§ Task instructions:
Search the entries below for the word "global", then copy each line in which it is found.

§ Data records:
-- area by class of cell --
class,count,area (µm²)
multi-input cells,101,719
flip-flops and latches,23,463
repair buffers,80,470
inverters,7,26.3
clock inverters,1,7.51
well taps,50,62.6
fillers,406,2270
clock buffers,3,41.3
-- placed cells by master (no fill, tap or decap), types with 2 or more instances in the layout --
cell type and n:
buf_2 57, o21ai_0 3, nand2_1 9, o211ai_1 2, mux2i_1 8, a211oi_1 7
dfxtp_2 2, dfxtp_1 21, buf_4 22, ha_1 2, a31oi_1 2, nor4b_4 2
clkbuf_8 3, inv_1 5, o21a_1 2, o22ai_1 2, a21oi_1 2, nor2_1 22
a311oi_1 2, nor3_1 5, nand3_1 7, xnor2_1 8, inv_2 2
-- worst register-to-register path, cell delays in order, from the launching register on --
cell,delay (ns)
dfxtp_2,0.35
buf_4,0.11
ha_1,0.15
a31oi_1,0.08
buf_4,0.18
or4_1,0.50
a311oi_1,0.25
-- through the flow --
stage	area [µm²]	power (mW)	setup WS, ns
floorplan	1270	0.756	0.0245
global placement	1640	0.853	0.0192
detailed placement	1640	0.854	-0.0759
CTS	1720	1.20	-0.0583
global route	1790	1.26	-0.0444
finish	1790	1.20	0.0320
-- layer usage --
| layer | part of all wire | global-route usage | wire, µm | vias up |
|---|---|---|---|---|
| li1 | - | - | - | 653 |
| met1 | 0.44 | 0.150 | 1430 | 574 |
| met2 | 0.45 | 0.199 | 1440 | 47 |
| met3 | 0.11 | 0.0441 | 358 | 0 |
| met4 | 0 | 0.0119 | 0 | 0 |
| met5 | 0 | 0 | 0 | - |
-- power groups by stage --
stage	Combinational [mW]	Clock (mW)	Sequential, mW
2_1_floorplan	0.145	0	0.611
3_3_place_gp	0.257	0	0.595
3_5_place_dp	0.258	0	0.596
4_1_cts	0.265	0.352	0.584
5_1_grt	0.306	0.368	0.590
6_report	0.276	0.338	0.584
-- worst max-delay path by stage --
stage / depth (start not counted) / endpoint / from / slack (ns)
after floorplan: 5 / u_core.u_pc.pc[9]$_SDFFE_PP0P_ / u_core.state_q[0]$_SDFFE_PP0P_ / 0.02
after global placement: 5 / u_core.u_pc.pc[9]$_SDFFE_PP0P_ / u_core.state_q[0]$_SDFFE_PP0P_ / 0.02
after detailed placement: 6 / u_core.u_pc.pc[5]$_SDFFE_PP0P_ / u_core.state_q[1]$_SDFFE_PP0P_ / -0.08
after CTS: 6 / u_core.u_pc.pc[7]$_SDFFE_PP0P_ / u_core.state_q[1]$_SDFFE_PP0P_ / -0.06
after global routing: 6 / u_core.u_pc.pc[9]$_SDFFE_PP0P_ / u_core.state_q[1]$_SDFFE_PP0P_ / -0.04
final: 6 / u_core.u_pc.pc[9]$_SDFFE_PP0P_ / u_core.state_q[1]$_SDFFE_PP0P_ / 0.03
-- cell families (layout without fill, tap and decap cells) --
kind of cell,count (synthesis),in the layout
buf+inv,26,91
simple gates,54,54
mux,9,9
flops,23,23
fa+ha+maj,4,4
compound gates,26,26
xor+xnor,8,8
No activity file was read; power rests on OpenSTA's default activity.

§ Task result:
global placement	1640	0.853	0.0192
global route	1790	1.26	-0.0444
| layer | part of all wire | global-route usage | wire, µm | vias up |
after global placement: 5 / u_core.u_pc.pc[9]$_SDFFE_PP0P_ / u_core.state_q[0]$_SDFFE_PP0P_ / 0.02
after global routing: 6 / u_core.u_pc.pc[9]$_SDFFE_PP0P_ / u_core.state_q[1]$_SDFFE_PP0P_ / -0.04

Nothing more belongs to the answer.